Cost effective perovskite solar cells with a high efficiency and open-circuit voltage based on a perovskite-friendly carbon electrode

• Published in: Journal of materials chemistry. A, Materials for energy and sustainability Vol. 6; no. 18; pp. 8271 - 8279
• Main Authors: Chu, Qian-Qian, Ding, Bin, Qiu, Qi, Liu, Yan, Li, Cheng-Xin, Li, Chang-Jiu, Yang, Guan-Jun, Fang, Baizeng
• Format: Journal Article
• Language: English
• Published: Cambridge Royal Society of Chemistry 2018
• Subjects: acetates; Acetic acid; Carbon; carbon electrodes; chemistry; cost effectiveness; Efficiency; electric potential difference; Electrical conductivity; Electrical resistivity; Electrodes; Energy conversion efficiency; Fabrication; Low temperature; Open circuit voltage; Photoelectric effect; Photoelectric properties; Photoelectricity; Photovoltaic cells; Propylene; Propylene glycol; Solar cells; solar energy; solvents; Stability; temperature; Voltage
• ISSN: 2050-7488; 2050-7496; 2050-7496
• DOI: 10.1039/c7ta10871k

For low-temperature paintable carbon based perovskite solar cells (PSCs), the commercial carbon paste utilized to prepare carbon electrodes damages the well-fabricated perovskite films, resulting in bad photoelectric properties.

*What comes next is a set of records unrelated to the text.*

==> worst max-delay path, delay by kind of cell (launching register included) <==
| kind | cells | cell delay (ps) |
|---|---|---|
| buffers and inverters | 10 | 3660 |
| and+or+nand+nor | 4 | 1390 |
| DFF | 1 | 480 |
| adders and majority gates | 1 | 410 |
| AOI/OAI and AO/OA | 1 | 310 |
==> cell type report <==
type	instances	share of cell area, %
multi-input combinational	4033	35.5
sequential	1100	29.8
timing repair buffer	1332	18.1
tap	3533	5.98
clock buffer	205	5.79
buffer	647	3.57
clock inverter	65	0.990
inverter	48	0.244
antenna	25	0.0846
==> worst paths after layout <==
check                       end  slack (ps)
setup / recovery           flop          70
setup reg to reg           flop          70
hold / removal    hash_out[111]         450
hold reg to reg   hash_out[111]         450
===== src/rtl/ch_frame_reader.sv =====
// Reads four virtual-channel buffers out as one framed word stream. Each channel
// is preceded by a header word, and the stream uses valid/ready flow control.
module ch_frame_reader #(
  parameter int RD_LATENCY = 2
) (
  input  logic        clk,
  input  logic        rst_n,
  input  logic        i_frame_ready,
  input  logic [15:0] i_out_size,
  input  logic [7:0]  i_data_count,
  input  logic [31:0] i_rd_data,
  input  logic        i_rdy,
  output logic [1:0]  o_rd_vchn,
  output logic [7:0]  o_rd_addr,
  output logic [31:0] o_data,
  output logic        o_vld,
  output logic        o_sop,
  output logic        o_eop,
  output logic [15:0] o_frame_len,
  output logic        o_busy,
  output logic        o_overrun
);

  typedef enum logic [2:0] {
    S_IDLE,
    S_SEL,
    S_HDR,
    S_ADDR,
    S_WAIT,
    S_DATA,
    S_DONE
  } state_t;

  localparam logic [1:0] WAIT_LAST = 2'(RD_LATENCY - 1);

  state_t      state;
  state_t      next_state;
  logic        sync_meta;
  logic        sync_lvl;
  logic        sync_prev;
  logic [1:0]  settle;
  logic        primed;
  logic        start_evt;
  logic [7:0]  cnt;
  logic [1:0]  wait_cnt;
  logic [31:0] data_q;
  logic        xfer;
  logic        last_word;
  logic        last_chan;
  logic        cnt_nz;

  // Edge detection stays disabled until the delay line has refilled after reset.
  // This way a level that is already high at release is not treated as a fresh edge.
  always_ff @(posedge clk or negedge rst_n) begin
    if (!rst_n) begin
      sync_meta <= 1'b0;
      sync_lvl  <= 1'b0;
      sync_prev <= 1'b0;
      settle    <= 2'd0;
    end else begin
      sync_meta <= i_frame_ready;
      sync_lvl  <= sync_meta;
      sync_prev <= sync_lvl;
      if (settle != 2'd3) begin
        settle <= settle + 2'd1;
      end
    end
  end

  assign primed    = (settle == 2'd3);
  assign start_evt = primed & sync_lvl & ~sync_prev;

  assign xfer      = o_vld & i_rdy;
  assign cnt_nz    = (cnt != 8'd0);
  assign last_chan = (o_rd_vchn == 2'd3);
  // Widen to 9 bits so that a count of 255 ends at address 254 without wrapping.
  assign last_word = (({1'b0, o_rd_addr} + 9'd1) >= {1'b0, cnt});

  always_ff @(posedge clk or negedge rst_n) begin
    if (!rst_n) begin
      state <= S_IDLE;
    end else begin
      state <= next_state;
    end
  end

  always_comb begin
    next_state = state;
    o_vld      = 1'b0;
    o_sop      = 1'b0;
    o_eop      = 1'b0;
    case (state)
      S_IDLE: begin
        if (start_evt) begin
          next_state = S_SEL;
        end
      end
      S_SEL: begin
        next_state = S_HDR;
      end
      S_HDR: begin
        o_vld = 1'b1;
        o_sop = (o_rd_vchn == 2'd0);
        o_eop = last_chan & ~cnt_nz;
        if (xfer) begin
          if (cnt_nz) begin
            next_state = S_ADDR;
          end else if (last_chan) begin
            next_state = S_DONE;
          end else begin
            next_state = S_SEL;
          end
        end
      end
      S_ADDR: begin
        next_state = S_WAIT;
      end
      S_WAIT: begin
        if (wait_cnt == 2'd0) begin
          next_state = S_DATA;
        end
      end
      S_DATA: begin
        o_vld = 1'b1;
        o_eop = last_chan & last_word;
        if (xfer) begin
          if (!last_word) begin
            next_state = S_ADDR;
          end else if (last_chan) begin
            next_state = S_DONE;
          end else begin
            next_state = S_SEL;
          end
        end
      end
      S_DONE: begin
        next_state = S_IDLE;
      end
      default: begin
        next_state = S_IDLE;
      end
    endcase
  end

  always_ff @(posedge clk or negedge rst_n) begin
    if (!rst_n) begin
      o_rd_vchn   <= 2'd0;
      o_rd_addr   <= 8'd0;
      cnt         <= 8'd0;
      wait_cnt    <= 2'd0;
      data_q      <= 32'd0;
      o_frame_len <= 16'd0;
      o_busy      <= 1'b0;
      o_overrun   <= 1'b0;
    end else begin
      if (start_evt) begin
        if (state == S_IDLE) begin
          o_frame_len <= i_out_size;
          o_busy      <= 1'b1;
          o_rd_vchn   <= 2'd0;
        end else begin
          o_overrun <= 1'b1;
        end
      end

      if (state == S_SEL) begin
        cnt    <= i_data_count;
        data_q <= {8'hA5, 6'd0, o_rd_vchn, 8'h00, i_data_count};
      end

      if (state == S_HDR && xfer && cnt_nz) begin
        o_rd_addr <= 8'd0;
      end
      if (state == S_DATA && xfer && !last_word) begin
        o_rd_addr <= o_rd_addr + 8'd1;
      end

      if (((state == S_HDR && !cnt_nz) || (state == S_DATA && last_word))
          && xfer && !last_chan) begin
        o_rd_vchn <= o_rd_vchn + 2'd1;
      end

      if (state == S_ADDR) begin
        wait_cnt <= WAIT_LAST;
      end else if (state == S_WAIT && wait_cnt != 2'd0) begin
        wait_cnt <= wait_cnt - 2'd1;
      end

      if (state == S_WAIT && wait_cnt == 2'd0) begin
        data_q <= i_rd_data;
      end

      if (state == S_DONE) begin
        o_busy <= 1'b0;
      end
    end
  end

  assign o_data = data_q;

endmodule
### config.mk
export PLATFORM = sky130hd
export DESIGN_NAME = mux_n_stream
export DESIGN_NICKNAME = d
export VERILOG_FILES = /design/src/rtl/mux_n_stream.sv
export SDC_FILE = /design/constraint.sdc
export NUM_CORES = 1
export LEC_CHECK = 0
export CORE_ASPECT_RATIO = 1.25
export CORE_MARGIN = 2
export CORE_UTILIZATION = 45
export CTS_CLUSTER_SIZE = 30
export DETAILED_ROUTE_END_ITERATION = 12
export HOLD_SLACK_MARGIN = 0.15
export PLACE_DENSITY = 0.9
export SYNTH_ARGS = -nofsm -noshare
export SYNTH_HDL_FRONTEND = slang
export SYNTH_SLANG_ARGS = --single-unit
### constraint.sdc
create_clock -name clock -period 1.85 [get_ports clock]
set_input_delay 0.2775 -clock clock [delete_from_list [all_inputs] [get_ports clock]]
set_output_delay 0.2775 -clock clock [all_outputs]
set_load 0.005 [all_outputs]
### src/rtl/mux_n_stream.sv
// mux_n_stream: selects one of NUM_IN WIDTH-bit sources and delivers it through a
// valid/ready handshake. Two entries (head M, skid S) absorb downstream stalls, so
// no operand is dropped or duplicated.
//
// Ports:
//   clock, reset           - rising-edge clock, asynchronous active-high reset
//   in_data, sel, in_valid - packed sources (source k at [k*WIDTH +: WIDTH]) and index
//   in_ready               - registered; high while the skid entry is empty
//   flush                  - synchronous discard of both buffered entries
//   out_data, out_sel      - head entry payload; held while out_valid is low
//   out_valid, out_ready   - head entry handshake
//   bad_sel                - sticky flag: an accepted sel was >= NUM_IN
module mux_n_stream #(
  parameter int unsigned WIDTH  = 16,
  parameter int unsigned NUM_IN = 3,
  parameter int unsigned SEL_W  = 2
) (
  input  logic                    clock,
  input  logic                    reset,
  input  logic [NUM_IN*WIDTH-1:0] in_data,
  input  logic [SEL_W-1:0]        sel,
  input  logic                    in_valid,
  output logic                    in_ready,
  input  logic                    flush,
  output logic [WIDTH-1:0]        out_data,
  output logic [SEL_W-1:0]        out_sel,
  output logic                    out_valid,
  input  logic                    out_ready,
  output logic                    bad_sel
);

  // Head (M) and skid (S) entries
  logic              m_valid_q, m_valid_d;
  logic [WIDTH-1:0]  m_data_q,  m_data_d;
  logic [SEL_W-1:0]  m_sel_q,   m_sel_d;
  logic              s_valid_q, s_valid_d;
  logic [WIDTH-1:0]  s_data_q,  s_data_d;
  logic [SEL_W-1:0]  s_sel_q,   s_sel_d;
  logic              in_ready_q, in_ready_d;
  logic              bad_sel_q,  bad_sel_d;

  logic [WIDTH-1:0]  in_word_c;
  logic              sel_bad_c;
  logic              accept_c;
  logic              drain_c;

  // Source select; an out-of-range index yields an all-zero word
  always_comb begin
    in_word_c = '0;
    for (int unsigned k = 0; k < NUM_IN; k++) begin
      if (sel == SEL_W'(k)) in_word_c = in_data[k*WIDTH +: WIDTH];
    end
  end

  assign sel_bad_c = (32'(sel) >= NUM_IN);
  assign accept_c  = in_valid & in_ready_q;
  assign drain_c   = m_valid_q & out_ready;

  // Next-state for the two-entry skid buffer
  always_comb begin
    m_valid_d = m_valid_q;
    m_data_d  = m_data_q;
    m_sel_d   = m_sel_q;
    s_valid_d = s_valid_q;
    s_data_d  = s_data_q;
    s_sel_d   = s_sel_q;
    bad_sel_d = bad_sel_q | (accept_c & sel_bad_c);

    if (flush) begin
      // Only valid bits are cleared; payload registers keep their last value
      m_valid_d = 1'b0;
      s_valid_d = 1'b0;
    end else if (!m_valid_q) begin
      if (accept_c) begin
        m_valid_d = 1'b1;
        m_data_d  = in_word_c;
        m_sel_d   = sel;
      end
    end else if (!s_valid_q) begin
      if (drain_c) begin
        m_valid_d = accept_c;
        if (accept_c) begin
          m_data_d = in_word_c;
          m_sel_d  = sel;
        end
      end else if (accept_c) begin
        s_valid_d = 1'b1;
        s_data_d  = in_word_c;
        s_sel_d   = sel;
      end
    end else if (drain_c) begin
      // Skid moves to head before any new input (in_ready is low here)
      m_data_d  = s_data_q;
      m_sel_d   = s_sel_q;
      s_valid_d = 1'b0;
    end

    in_ready_d = ~s_valid_d;
  end

  // State registers
  always_ff @(posedge clock or posedge reset) begin
    if (reset) begin
      m_valid_q  <= 1'b0;
      m_data_q   <= '0;
      m_sel_q    <= '0;
      s_valid_q  <= 1'b0;
      s_data_q   <= '0;
      s_sel_q    <= '0;
      in_ready_q <= 1'b1;
      bad_sel_q  <= 1'b0;
    end else begin
      m_valid_q  <= m_valid_d;
      m_data_q   <= m_data_d;
      m_sel_q    <= m_sel_d;
      s_valid_q  <= s_valid_d;
      s_data_q   <= s_data_d;
      s_sel_q    <= s_sel_d;
      in_ready_q <= in_ready_d;
      bad_sel_q  <= bad_sel_d;
    end
  end

  assign in_ready  = in_ready_q;
  assign out_data  = m_data_q;
  assign out_sel   = m_sel_q;
  assign out_valid = m_valid_q;
  assign bad_sel   = bad_sel_q;

endmodule
Word level (Yosys, flattened, before mapping)

Index checks and enable logic that the tools add are counted.
W data, S select, Z words.

Word-level logic and storage cells: 46
Input bits: 55
Register bits: 40
Output and inout port bits: 21

Mux-type cells: 23
Reduce and logical (&&, ||, !) cells: 3
Equality and inequality tests: 3
$lt $le $gt $ge: 1
Bitwise operators: 8

Operators with widths:

| kind                 | count |
|---|---|
| $mux W16             | 8 |
| $mux W1              | 10 |
| $mux W2              | 5 |
| $reduce_and A5 Y1    | 1 |
| $not A1 Y1           | 4 |
| $and A1 B1 Y1        | 3 |
| $eq A2 B1 Y1 const B | 1 |
| $eq A2 B2 Y1 const B | 1 |
| $ge A2 B2 Y1 const B | 1 |
| $logic_not A2 Y1     | 1 |
| $ne A2 B1 Y1 const B | 1 |
| $reduce_and A2 Y1    | 1 |
| $or A1 B1 Y1         | 1 |

Logic depth before layout (Yosys ltp)

Word-level depth: 8
Mapped depth: 6
Gate-level depth less buffers: 3

Worst setup path before layout

No wires, ideal clock.

Path type: reg-to-reg
From: register in_ready_q (netlist: in_ready)
To: register m_data_q[0] (netlist: out_data[0])
Arrival time: 1.479 ns
Library setup time: 0.094 ns
Data required time: 1.756 ns
Cell stages (with the launch flop): 6
Period minus slack after synthesis: 1.572 ns
Path slack: 0.278 ns
Path buffers: 2
Cells stage by stage: dfstp_2 -> nand2_1 -> a221o_1 -> buf_4 -> buf_6 -> a221oi_2

Word-level cells in the longest chain between the ends: 5

Ends and longest elaborated chain:

| item                   | RTL line | source |
|---|---|---|
| start, declared        | 39       | `logic in_ready_q, in_ready_d;` |
| start signal, assigned | 119      | `in_ready_q <= in_ready_d;` |
| $and A1 B1 Y1 (*)      | 56       | `assign accept_c = in_valid & in_ready_q;` |
| $mux W16 (*)           | -        |  |
| $mux W16 (2 in series) | -        |  |
| $mux W16 (*)           | -        |  |
| end signal, assigned   | 114      | `m_data_q <= m_data_d;` |
| end, declared          | 34       | `logic [WIDTH-1:0] m_data_q, m_data_d;` |

Mark *: on every way between the ends. The rest lies on a longest branch, timed or not. The select of a mux whose other input is x is not followed.
A chain may end at the register's enable or synchronous reset.

Worst setup path in the final report

From: register m_valid_q (netlist: out_valid)
To: output out_valid

RTL lines:

| item                   | RTL line | source |
|---|---|---|
| start, declared        | 33       | `logic m_valid_q, m_valid_d;` |
| start signal, assigned | 113      | `m_valid_q <= m_valid_d;` |
| end, declared          | 27       | `output logic out_valid,` |

No word-level cell between the ends.

==> out/results.ini <==
[global_routing]
grt_pass1_vias=1770
grt.overflow.total=0
antenna_found_initial=0
grt_max_degree=41
grt_pass1_wl_um=8290
grt_usage=0.210

[sta]
period_minus_slack_ns=1.66
slew_viol_final=0
setup_violations=0
rsz0062_at_grt=no
setup_tns_ns=0
worstMarginPinSlew_ns=0.327
timing.slew.headroom=0.782
fmax_mhz=601
hold_viol=0
post-route-period-util=0.900
fin_skew_ns=0.00972

[floorplan]
coreArea_um2=4460
die_w_um=65.1
initial_utilization=0.471
ios=76
rows=27
dieArea_um2=5230
die_h_um=80.4

[synth]
async_reset_ff_frac=1.00
yosysSeqAreaShare=0.477
ys_warn_count=0
yosysMostFrequentCell=dfrtp_1
synth_top_area_frac=0.465
synth_top_area_cell=dfrtp_1
syn_nets=246
synth_flop_cell=dfrtp_1
syn-cell-area_um2=2100
postSynthAreaPerCell_um2=11.0
synth_cell_types=29
synth_edf_count=0
syn_inst=191
synthTopCellsByCount=dfrtp_1, inv_1, mux2i_1
synth_area_leaders=dfrtp_1, mux2i_1, a2bb2oi_1
ys_seq_elements=40

[drt]
drt_iter0_markers=164
dr.pass1.iters=4
drc=0
vias=1786
antenna_left=0
via_per_inst=5.36
wl_per_cell_um=14.9
routed_wl_um=4970

[job]
maxCapViolCount=0

[cts]
root_buffer=clkbuf_8
worst_skew_pair.late_latency_ns=0.29
cts_resized=0
cts.htree.levels=2
postCtsSetupBuffers=0
cts.reportedPaths.clkPinSlew_ns=0.07
cts_tree=done
postCtsHoldBufs=0
clock_sinks=40
cts_made_buffers=5
clk_path_buf_depth=2

[setup_path]
crit_path_max_fanout=11
cp_cell_sequence=clkdlybuf4s50_1
required_ns=1.57
rrSetupSlack_ns=0.23
critPathKind=flop to output pin
r2r_start=out_valid
cp_slowest_stage_delay_ns=0.57
r2r_end=out_data[12]
cp_slowest_cell=clkdlybuf4s50_1
crit_cells=1
arrival_ns=1.39
cp-end-kind=output pin
reg2regPathDepth=4
critPathLaunchType=flop
path_delay_family=buffers and inverters
crit_buf_inv=1

[cells_and_area]
post_route_cells_drive_above_1_share=0.120
final_net_count=329
diodes=0
syn_to_final_growth_pct=47.3
final_util=0.693

[worst_hold_path]
worstHoldPathType=input pin to asynchronous set/reset pin

[placed_design]
place_congestion=0.820
numPortBuffers=75
place_hpwl_um=3620

[status]
outcome=completed

[pwr]
leakage_uw=0.00152
vdd_ir_drop_max_mv=0.531
p_per_area_nw_per_um2=827

[worst max-delay path by stage]
| stage | from | endpoint | slack (ns) |
|---|---|---|---|
| final | out_valid | out_valid | 0.19 |
| after global routing | out_valid | out_data[9] | 0.05 |
| after CTS | in_ready | in_ready | 0.17 |
| after detailed placement | out_ready | out_data[12] | 0.02 |
| after global placement | out_ready | out_data[9] | 0.08 |
| after floorplan | in_ready | out_data[0] | 0.28 |
[state kept, by name, summed over array words and instances (netlist names)]
name,cells
bad_sel,1
in_ready,1
out_data,16
out_sel,2
out_valid,1
s_data_q,16
s_sel_q,2
s_valid_q,1
[routing by layer]
layer | up-vias | track usage | part of all wire
li1 | 844 | - | -
met1 | 855 | 0.264 | 0.42
met2 | 77 | 0.333 | 0.50
met3 | 10 | 0.0700 | 0.069
met4 | 0 | 0.0813 | 0.013
met5 | - | 0 | 0
[placed cells by master (no fill, tap or decap), drive strengths merged, types with 2 or more instances in the layout]
cell / netlist / layout
inv: 35 / 35
mux2i: 32 / 32
nand2: 2 / 2
buf: 10 / 14
clkbuf: 3 / 8
mux2: 2 / 2
dfrtp: 39 / 39
o2bb2ai: 2 / 2
clkdlybuf4s50: 0 / 75
nor2: 16 / 16
a31oi: 2 / 2
and3: 2 / 2
nand2b: 3 / 3
a2bb2oi: 16 / 16
a41oi: 2 / 2
a221oi: 16 / 16
[kinds of logic (layout without fill, tap and decap cells)]
group | after synthesis | in the layout | synth area share
compound gates | 42 | 42 | 0.200
mux | 34 | 34 | 0.163
simple gates | 27 | 27 | 0.0608
flops | 40 | 40 | 0.477
buf+inv | 48 | 132 | 0.0989
[power by group]
part / switching [µW] / leakage (µW) / total, µW / internal [µW]
combinational: 280 / 0.00102 / 746 / 466
sequential: 130 / 0.000458 / 1220 / 1090
clock: 284 / 0.0000455 / 588 / 304
[final cells by class]
type	count	area, µm²
Inverter	35	131
Multi-Input combinational cell	103	890
Sequential cell	40	1000
Timing Repair Buffer	89	906
Fill cell	353	1370
Tap cell	58	72.6
Clock buffer	8	90.1
[stage by stage]
stage | instances | total power (µW) | area [µm²] | hold WS [ns] | setup slack [ns]
2_1_floorplan | 191 | 1580 | 2100 | 0.341 | 0.278
3_3_place_gp | 325 | 1950 | 3000 | 0.457 | 0.0823
3_5_place_dp | 325 | 1990 | 3000 | 0.458 | 0.0212
4_1_cts | 333 | 2580 | 3090 | 0.352 | 0.172
5_1_grt | 333 | 2710 | 3090 | 0.376 | 0.0516
6_report | 333 | 2560 | 3090 | 0.347 | 0.185
Power figures use the tool's default switching activity.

Herein, we have successfully prepared a low temperature perovskite-friendly and environmentally benign carbon paste using propylene glycol monomethyl ether acetate as a solvent, which has shown a high electrical conductivity. More importantly, with the exclusive carbon paste, the perovskite film keeps a dense and uniform morphology. The as-developed PSCs do not involve the fabrication of organic hole transport materials (HTMs) which are generally expensive and air-sensitive, greatly limiting the long-term stability. The cost-effective HTM-free carbon-based PSCs demonstrate a champion power conversion efficiency of up to 13.5% and a champion open-circuit voltage of up to 1.07 V with an active area of 0.1 cm 2 , the highest value reported so far for carbon-based PSCs with MAPbI 3 as the light harvester. Furthermore, a long-time stability test shows that the solar cells with the as-prepared carbon electrode retain more than 90% of their initial power conversion efficiency after 960 h. The dissolution of perovskite films with perovskite-friendly carbon paste was avoided, resulting in high efficiency of perovskite solar cells.